Comment by amluto

3 years ago

IMO the real problem is that the socket API is insufficient, and the Nagle algorithm is a kludge around that.

When sending data, there are multiple logical choices:

1. This is part of a stream of data but more is coming soon (once it gets computed, once there is buffer space, or simply once the sender loops again).

2. This is the end of a logical part of the stream, and no more is coming right now.

3. This is latency-sensitive.

For case 1, there is no point in sending a partially full segment. Nagle may send a partial segment, which is silly. For case 2, Nagle is probably reasonable, but may be too conservative. For case 3, Nagle is wrong.

But the socket API is what it is, no one seems to want to fix this, and we’re stuck with a lousy situation.

I'm pretty convinced that every foundational OS abstraction that we use today, most of which were invented in the 70's or 80's, is wrong for modern computing environments. It just sucks less for some people than for other people.

I do think Golang's choice of defaulting to TCP_NODELAY is probably right - they expect you to have some understanding that you should probably send large packets if you want to send a lot of stuff, and you likely do not want packets being Nagled if you have 20 bytes you want to send now. TCP_QUICKACK also seems wrong in a world with data caps - the unnecessary ACKs are going to add up.

Issuing a SEND syscall every 50 bytes is also horrendously CPU-inefficient, and certainly should be expected to trigger pathological cases.

At this point, the OS is basically expected to guess what you actually want to do from how you incant around their bad abstractions, so it's not surprising that sending megabytes of data 50 bytes at a time would trigger some weird slowdowns.

  • > Issuing a SEND syscall every 50 bytes is also horrendously CPU-inefficient

    This is the real crime here. The fact that it maxed out at 2.5Mb/s might be quite literally due to CPU limit.

    If you are streaming a large amount of data, you should use a user space buffer anyway, especially if you have small chunks. In Golang, buffers are standard practice and a one-liner to add.

    • *pedantry warning*

      In practice, buffers are more than a one-liner, as you probably want to deal with flushing them at some out-of-band moment (+1 line) as well as handle the error from that (+3 lines).

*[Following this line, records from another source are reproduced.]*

From an optimization exercise on the open Yosys and OpenROAD flow, aimed at small area, a short achievable clock period and few clock cycles per item; shortcuts taken in it are not production practice.
No functional check of the RTL was part of any run shown here.
Power and IR drop assume default switching activity.

## design/flow/flow/run.sh

```bash
#!/bin/bash
# The standard layout, with two changes:
#  - plain buffers (buf_1) on the ports instead of the flow's default port
#    buffer cell;
#  - after the standard synthesis, fixinv.py removes the inverters that
#    synthesis leaves around full adders (choosing, per full adder, whether
#    it takes its inputs complemented); Yosys then proves the new netlist
#    equivalent to synthesis's, and the flow goes on from the new netlist
#    (or from synthesis's own, if anything here fails).
export BUFFER_PORTS_ARGS="-buffer_cell sky130_fd_sc_hd__buf_1"
bash standard.sh synth > synth.log 2>&1 || exit 1
R=orfs/results/sky130hd/j1587_msgdec/base
LIB=$FLOW_HOME/platforms/sky130hd/lib/sky130_fd_sc_hd__tt_025C_1v80.lib
cp $R/1_2_yosys.v synth_netlist.v
if python3 flow/fixinv.py synth_netlist.v fixed_netlist.v > fixinv.log 2>&1; then
  cat > eq.ys <<EOY
read_liberty -ignore_miss_func $LIB
read_verilog synth_netlist.v
rename $FLOW_TOP gold
read_verilog fixed_netlist.v
rename $FLOW_TOP gate
flatten
opt_clean
cd gate
rename -hide w:_* w:fixinv*
cd gold
rename -hide w:_*
cd
equiv_make gold gate equiv
hierarchy -top equiv
equiv_simple -seq 2
equiv_induct
equiv_status -assert
EOY
  if timeout 1200 yosys -q eq.ys > eq.log 2>&1; then
    echo "equivalence proven; using fixed_netlist.v" >> fixinv.log
    cp fixed_netlist.v $R/1_2_yosys.v
    rm -f $R/1_synth.odb $R/1_synth.sdc
  else
    echo "equivalence not proven; using synthesis's netlist" >> fixinv.log
  fi
fi
bash standard.sh > standard.log 2>&1
```

## design/flow/flow/fixinv.py

```python
#!/usr/bin/env python3
"""Remove inverters around full adders in a Yosys-written sky130 netlist.

A full adder is self-dual: FA(~a, ~b, ~c) = (~sum, ~cout). Synthesis leaves
inverters on many full-adder inputs and outputs; this chooses, per full
adder, whether to feed it the complemented inputs, so as to need as few
inverters as possible, and rewrites the inverters accordingly (one inverter
per signal whose loads need its complement). The logic is unchanged.

usage: fixinv.py IN.v OUT.v"""
import re, sys
from collections import defaultdict

src = open(sys.argv[1]).read()
m = re.search(r'^(module\s.*?;\n)(.*?)(^endmodule)', src, re.S | re.M)
head, body, tail_kw = m.group(1), m.group(2), m.group(3)
pre, post = src[:m.start()], src[m.end():]

cell_re = re.compile(r'^  (sky130_fd_sc_hd__\w+) (\S+ ?) \(\n(.*?)\n  \);\n', re.S | re.M)
pin_re = re.compile(r'\.(\w+)\((.*?)\)(?:,)?\s*$', re.M)
OUTPINS = {'X', 'Y', 'Q', 'Q_N', 'SUM', 'COUT'}

cells = []      # [type, name, [(pin, net)]]
first = None
last = None
for cm in cell_re.finditer(body):
    if first is None:
        first = cm.start()
    elif body[last:cm.start()].strip():
        sys.exit('fixinv: unparsed text between cells: %r' % body[last:cm.start()][:200])
    last = cm.end()
    pins = [(p, n) for p, n in pin_re.findall(cm.group(3))]
    cells.append([cm.group(1), cm.group(2), pins])
decl = body[:first]
rest = body[last:]
if rest.strip():
    sys.exit('fixinv: unparsed text after the cells: %r' % rest[:200])

def is_inv(t):
    b = t.replace('sky130_fd_sc_hd__', '')
    return re.match(r'(clk)?inv(lp)?_\d+$', b) is not None
def is_fa(t):
    return re.match(r'sky130_fd_sc_hd__fa_\d+$', t) is not None

# ports
outports = set()
inports = set()
for d, w, n in re.findall(r'^\s*(input|output)\s+(\[\d+:\d+\]\s+)?(\S+);', head + decl, re.M):
    (outports if d == 'output' else inports).add(n)
def base(net):
    net = net.strip()
    if net.startswith('\\'):
        nm = net[1:].split()[0]
    else:
        nm = net
    return re.sub(r'\[\d+\]$', '', nm)
def is_port_net(net):
    return base(net) in outports

driver = {}
for ci, (t, name, pins) in enumerate(cells):
    for p, n in pins:
        if p in OUTPINS:
            driver[n.strip()] = (ci, p)

# removable inverters: not driving an output port net
removable = set()
for ci, (t, name, pins) in enumerate(cells):
    if is_inv(t):
        d = dict(pins)
        if not is_port_net(d['Y']) and d['A'].strip() not in ('', ):
            removable.add(ci)

memo = {}
def root(net):
    net = net.strip()
    if net in memo:
        return memo[net]
    r = (net, 0)
    if net in driver:
        ci, p = driver[net]
        if ci in removable:
            a = dict(cells[ci][2])['A'].strip()
            s, par = root(a)
            r = (s, par ^ 1)
    memo[net] = r
    return r

# loads: (ci, pin index) for non-removable cells' input pins
loads = []      # (ci, pi, src, par)
for ci, (t, name, pins) in enumerate(cells):
    if ci in removable:
        continue
    for pi, (p, n) in enumerate(pins):
        if p in OUTPINS or n.strip() == '':
            continue
        s, par = root(n)
        loads.append((ci, pi, s, par))
# port loads: output port nets driven by a removable inverter cannot happen
# (those inverters are kept); nets named in `rest` (assigns) are treated as
# fixed loads on themselves.
extra_fixed = set(re.findall(r'(\\\S+ |[\w$]+(?:\[\d+\])?)', rest)) if rest.strip() else set()

fa_ids = [ci for ci, c in enumerate(cells) if is_fa(c[0])]
pi_ = defaultdict(int)
def src_pi(s):
    if s in driver:
        ci, p = driver[s]
        if is_fa(cells[ci][0]):
            return pi_[ci]
    return 0

by_src = defaultdict(list)
for l in loads:
    by_src[l[2]].append(l)
fa_srcs = defaultdict(set)   # fa -> sources touching it (its inputs' sources and its outputs)
for ci, pi, s, par in loads:
    if is_fa(cells[ci][0]):
        fa_srcs[ci].add(s)
for ci in fa_ids:
    for p, n in cells[ci][2]:
        if p in OUTPINS:
            fa_srcs[ci].add(n.strip())

def need(l):
    ci, pi, s, par = l
    v = par ^ src_pi(s)
    if is_fa(cells[ci][0]):
        v ^= pi_[ci]
    return v
def cost_src(s):
    return 1 if any(need(l) for l in by_src.get(s, [])) else 0
def local_cost(ci):
    return sum(cost_src(s) for s in fa_srcs[ci])

before = sum(cost_src(s) for s in by_src)
improved = True
rounds = 0
while improved and rounds < 50:
    improved = False
    rounds += 1
    for ci in fa_ids:
        c0 = local_cost(ci)
        pi_[ci] ^= 1
        c1 = local_cost(ci)
        if c1 < c0:
            improved = True
        else:
            pi_[ci] ^= 1
after = sum(cost_src(s) for s in by_src)
n_rm = len(removable)

# rebuild
def esc(n):
    n = n.strip()
    return n + ' ' if n.startswith('\\') else n
newinv = {}
out_cells = []
cnt = 0
def inv_net(s):
    global cnt
    if s not in newinv:
        cnt += 1
        newinv[s] = ('fixinv_n%d' % cnt, 'fixinv_i%d' % cnt)
    return newinv[s][0]
for ci, pi, s, par in loads:
    t, name, pins = cells[ci]
    v = need((ci, pi, s, par))
    p = pins[pi][0]
    pins[pi] = (p, inv_net(s) if v else s)
text = []
for ci, (t, name, pins) in enumerate(cells):
    if ci in removable:
        continue
    text.append('  %s %s (\n%s\n  );\n' % (t, name, ',\n'.join('    .%s(%s)' % (p, esc(n)) for p, n in pins)))
for s, (net, name) in newinv.items():
    text.append('  sky130_fd_sc_hd__inv_1 %s (\n    .A(%s),\n    .Y(%s)\n  );\n' % (name, esc(s), net))
wires = ''.join('  wire %s;\n' % net for net, name in newinv.values())
open(sys.argv[2], 'w').write(pre + head + decl + wires + ''.join(text) + rest + tail_kw + post)
sys.stderr.write('fixinv: %d inverters before (%d removable), %d signals needing one, %d after; %d full adders flipped, %d rounds\n'
                 % (sum(1 for c in cells if is_inv(c[0])), n_rm, before, len(newinv) + (sum(1 for c in cells if is_inv(c[0])) - n_rm), sum(pi_.values()), rounds))
```

## design/flow/standard.sh

```bash
#!/bin/bash
# synth_recipe.tcl (not shown) runs the flow's synth.tcl, then flattens the netlist and writes it again
# the make line also repeats each setting of config.mk as NAME=value (left out here)
make -C /OpenROAD-flow-scripts/flow DESIGN_CONFIG=/design/flow/config.mk WORK_HOME=/design/flow/orfs CLKGATE_MAP_FILE= SYNTH_SCRIPT=/design/flow/synth_recipe.tcl "${@:-finish}"
```

## design/flow/config.mk

```make
export PLATFORM = sky130hd
export DESIGN_NAME = j1587_msgdec
export DESIGN_NICKNAME = j1587_msgdec
export VERILOG_FILES = /design/flow/design.v
export SDC_FILE = /design/flow/constraint.sdc
export NUM_CORES = 4
export LEC_CHECK = 0
export CAP_MARGIN = 20
export CORE_MARGIN = 2
export CORE_UTILIZATION = 40
export SETUP_SLACK_MARGIN = 3.5
export SLEW_MARGIN = 20
```

## design/flow/constraint.sdc

```tcl
create_clock -name core_clock -period 7.0 [get_ports {clk}]
set_input_delay 1.4000 -clock core_clock [delete_from_list [all_inputs] [get_ports {clk}]]
set_output_delay 1.4000 -clock core_clock [all_outputs]
set_load 0.01 [all_outputs]
```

  • > Issuing a SEND syscall every 50 bytes is also horrendously CPU-inefficient

    io_uring is supposed to help with that

This seems like it should be very simple to fix without having to do much to the API. Just implement a flush() function for TCP sockets that tells the stack to kick the current buffer out to the wire immediately. It seems so obvious that I think I must be missing something. Why didn't this appear in the 80s?

  • It’s not portable but Linux has a TCP_CORK socket option that does this.

    • Here's how to emulate TCP_CORK using TCP_NODELAY, from [0]:

      - unset the TCP_NODELAY flag on the socket

      - Call send() zero or more times to add your outgoing data into the Nagle-queue

      - set the TCP_NODELAY flag on the socket

      - call send() with the number-of-bytes argument set to zero, to force an immediate send of the Nagle-queued data

      [0] https://stackoverflow.com/a/22118709

      1 reply →

It's a downside of the "everything is a file" mindset. As all abstractions are, it's leaky.

Nagle's algorithm is elegant because it allows poorly written applications to saturate a PHY.

Disabling it requires the application layer to implement its own buffer.

If I had a time machine and access to the early *nixes, I'd extend Nagle's algorithm and the kernel to treat fsync() as a signal to flush immediately.

> But the socket API is what it is, no one seems to want to fix this, and we’re stuck with a lousy situation.

Linux/FreeBSD/... have had the TCP corking API for what, 20 years?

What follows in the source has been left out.